*** Opening of Record excerpts ***

## src/rtl/vga_pkg.sv

```systemverilog
// vga_pkg: shared VGA timing constants, sync polarity and coordinate width.
package vga_pkg;
  localparam int H_VISIBLE = 640;
  localparam int H_FRONT   = 16;
  localparam int H_SYNC    = 96;
  localparam int H_BACK    = 48;
  localparam int V_VISIBLE = 480;
  localparam int V_FRONT   = 10;
  localparam int V_SYNC    = 2;
  localparam int V_BACK    = 33;
  localparam int H_TOTAL   = H_VISIBLE + H_FRONT + H_SYNC + H_BACK;
  localparam int V_TOTAL   = V_VISIBLE + V_FRONT + V_SYNC + V_BACK;
  localparam logic SYNC_ACTIVE = 1'b0;
  localparam int COORD_W   = 10;
endpackage

```

## src/rtl/vga_axis_counter.sv

```systemverilog
// vga_axis_counter: wrap counter for one raster axis with sync-window and visible-area decode.
module vga_axis_counter
  import vga_pkg::*;
#(
  parameter int VISIBLE = H_VISIBLE,
  parameter int FRONT   = H_FRONT,
  parameter int SYNC    = H_SYNC,
  parameter int BACK    = H_BACK
) (
  input  logic               clk,
  input  logic               rst,
  input  logic               step,
  output logic [COORD_W-1:0] count,
  output logic               wrap,
  output logic               in_sync,
  output logic               in_visible
);
  localparam logic [COORD_W-1:0] LAST = COORD_W'(VISIBLE + FRONT + SYNC + BACK - 1);
  localparam logic [COORD_W-1:0] S_LO = COORD_W'(VISIBLE + FRONT);
  localparam logic [COORD_W-1:0] S_HI = COORD_W'(VISIBLE + FRONT + SYNC);
  localparam logic [COORD_W-1:0] VIS  = COORD_W'(VISIBLE);
  assign wrap       = step && count == LAST;
  assign in_sync    = count >= S_LO && count < S_HI;
  assign in_visible = count < VIS;
  always_ff @(posedge clk or posedge rst)
    if (rst) count <= '0;
    else if (step) count <= wrap ? '0 : count + 1'b1;
endmodule

```

## src/rtl/vga_sync_gen.sv

```systemverilog
// vga_sync_gen: VGA raster timing with a clock-enable pixel divider; counters, pix_en and
// frame_start all change on the same edge, sync outputs lag the counters by one clk.
module vga_sync_gen
  import vga_pkg::*;
#(
  parameter int CLK_DIV   = 2,
  parameter int H_VISIBLE = vga_pkg::H_VISIBLE,
  parameter int H_FRONT   = vga_pkg::H_FRONT,
  parameter int H_SYNC    = vga_pkg::H_SYNC,
  parameter int H_BACK    = vga_pkg::H_BACK,
  parameter int V_VISIBLE = vga_pkg::V_VISIBLE,
  parameter int V_FRONT   = vga_pkg::V_FRONT,
  parameter int V_SYNC    = vga_pkg::V_SYNC,
  parameter int V_BACK    = vga_pkg::V_BACK
) (
  input  logic               clk,
  input  logic               rst,
  output logic               pix_en,
  output logic [COORD_W-1:0] pos_h,
  output logic [COORD_W-1:0] pos_v,
  output logic               blank,
  output logic               hsync,
  output logic               vsync,
  output logic               frame_start
);
  localparam int DW = CLK_DIV > 1 ? $clog2(CLK_DIV) : 1;
  logic [DW-1:0] div_cnt;
  logic tick, h_wrap, v_wrap, h_sync, v_sync, h_vis, v_vis, live;
  assign tick  = div_cnt == DW'(CLK_DIV - 1);
  // live keeps blank asserted from reset until the first pixel step
  assign blank = ~(live & h_vis & v_vis);
  always_ff @(posedge clk or posedge rst)
    if (rst) begin
      div_cnt     <= '0;
      pix_en      <= 1'b0;
      frame_start <= 1'b0;
      live        <= 1'b0;
      hsync       <= ~SYNC_ACTIVE;
      vsync       <= ~SYNC_ACTIVE;
    end else begin
      div_cnt     <= tick ? '0 : div_cnt + 1'b1;
      pix_en      <= tick;
      frame_start <= v_wrap;
      live        <= live | tick;
      hsync       <= h_sync ? SYNC_ACTIVE : ~SYNC_ACTIVE;
      vsync       <= v_sync ? SYNC_ACTIVE : ~SYNC_ACTIVE;
    end
  vga_axis_counter #(
    .VISIBLE(H_VISIBLE), .FRONT(H_FRONT), .SYNC(H_SYNC), .BACK(H_BACK)
  ) u_h (
    .clk(clk), .rst(rst), .step(tick), .count(pos_h),
    .wrap(h_wrap), .in_sync(h_sync), .in_visible(h_vis)
  );
  vga_axis_counter #(
    .VISIBLE(V_VISIBLE), .FRONT(V_FRONT), .SYNC(V_SYNC), .BACK(V_BACK)
  ) u_v (
    .clk(clk), .rst(rst), .step(h_wrap), .count(pos_v),
    .wrap(v_wrap), .in_sync(v_sync), .in_visible(v_vis)
  );
endmodule

```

*** Close of Record excerpts ***

### Work request
Word for word, write out every record.

### Answer to this exercise
## src/rtl/vga_pkg.sv

```systemverilog
// vga_pkg: shared VGA timing constants, sync polarity and coordinate width.
package vga_pkg;
  localparam int H_VISIBLE = 640;
  localparam int H_FRONT   = 16;
  localparam int H_SYNC    = 96;
  localparam int H_BACK    = 48;
  localparam int V_VISIBLE = 480;
  localparam int V_FRONT   = 10;
  localparam int V_SYNC    = 2;
  localparam int V_BACK    = 33;
  localparam int H_TOTAL   = H_VISIBLE + H_FRONT + H_SYNC + H_BACK;
  localparam int V_TOTAL   = V_VISIBLE + V_FRONT + V_SYNC + V_BACK;
  localparam logic SYNC_ACTIVE = 1'b0;
  localparam int COORD_W   = 10;
endpackage

```

## src/rtl/vga_axis_counter.sv

```systemverilog
// vga_axis_counter: wrap counter for one raster axis with sync-window and visible-area decode.
module vga_axis_counter
  import vga_pkg::*;
#(
  parameter int VISIBLE = H_VISIBLE,
  parameter int FRONT   = H_FRONT,
  parameter int SYNC    = H_SYNC,
  parameter int BACK    = H_BACK
) (
  input  logic               clk,
  input  logic               rst,
  input  logic               step,
  output logic [COORD_W-1:0] count,
  output logic               wrap,
  output logic               in_sync,
  output logic               in_visible
);
  localparam logic [COORD_W-1:0] LAST = COORD_W'(VISIBLE + FRONT + SYNC + BACK - 1);
  localparam logic [COORD_W-1:0] S_LO = COORD_W'(VISIBLE + FRONT);
  localparam logic [COORD_W-1:0] S_HI = COORD_W'(VISIBLE + FRONT + SYNC);
  localparam logic [COORD_W-1:0] VIS  = COORD_W'(VISIBLE);
  assign wrap       = step && count == LAST;
  assign in_sync    = count >= S_LO && count < S_HI;
  assign in_visible = count < VIS;
  always_ff @(posedge clk or posedge rst)
    if (rst) count <= '0;
    else if (step) count <= wrap ? '0 : count + 1'b1;
endmodule

```

## src/rtl/vga_sync_gen.sv

```systemverilog
// vga_sync_gen: VGA raster timing with a clock-enable pixel divider; counters, pix_en and
// frame_start all change on the same edge, sync outputs lag the counters by one clk.
module vga_sync_gen
  import vga_pkg::*;
#(
  parameter int CLK_DIV   = 2,
  parameter int H_VISIBLE = vga_pkg::H_VISIBLE,
  parameter int H_FRONT   = vga_pkg::H_FRONT,
  parameter int H_SYNC    = vga_pkg::H_SYNC,
  parameter int H_BACK    = vga_pkg::H_BACK,
  parameter int V_VISIBLE = vga_pkg::V_VISIBLE,
  parameter int V_FRONT   = vga_pkg::V_FRONT,
  parameter int V_SYNC    = vga_pkg::V_SYNC,
  parameter int V_BACK    = vga_pkg::V_BACK
) (
  input  logic               clk,
  input  logic               rst,
  output logic               pix_en,
  output logic [COORD_W-1:0] pos_h,
  output logic [COORD_W-1:0] pos_v,
  output logic               blank,
  output logic               hsync,
  output logic               vsync,
  output logic               frame_start
);
  localparam int DW = CLK_DIV > 1 ? $clog2(CLK_DIV) : 1;
  logic [DW-1:0] div_cnt;
  logic tick, h_wrap, v_wrap, h_sync, v_sync, h_vis, v_vis, live;
  assign tick  = div_cnt == DW'(CLK_DIV - 1);
  // live keeps blank asserted from reset until the first pixel step
  assign blank = ~(live & h_vis & v_vis);
  always_ff @(posedge clk or posedge rst)
    if (rst) begin
      div_cnt     <= '0;
      pix_en      <= 1'b0;
      frame_start <= 1'b0;
      live        <= 1'b0;
      hsync       <= ~SYNC_ACTIVE;
      vsync       <= ~SYNC_ACTIVE;
    end else begin
      div_cnt     <= tick ? '0 : div_cnt + 1'b1;
      pix_en      <= tick;
      frame_start <= v_wrap;
      live        <= live | tick;
      hsync       <= h_sync ? SYNC_ACTIVE : ~SYNC_ACTIVE;
      vsync       <= v_sync ? SYNC_ACTIVE : ~SYNC_ACTIVE;
    end
  vga_axis_counter #(
    .VISIBLE(H_VISIBLE), .FRONT(H_FRONT), .SYNC(H_SYNC), .BACK(H_BACK)
  ) u_h (
    .clk(clk), .rst(rst), .step(tick), .count(pos_h),
    .wrap(h_wrap), .in_sync(h_sync), .in_visible(h_vis)
  );
  vga_axis_counter #(
    .VISIBLE(V_VISIBLE), .FRONT(V_FRONT), .SYNC(V_SYNC), .BACK(V_BACK)
  ) u_v (
    .clk(clk), .rst(rst), .step(h_wrap), .count(pos_v),
    .wrap(v_wrap), .in_sync(v_sync), .in_visible(v_vis)
  );
endmodule

```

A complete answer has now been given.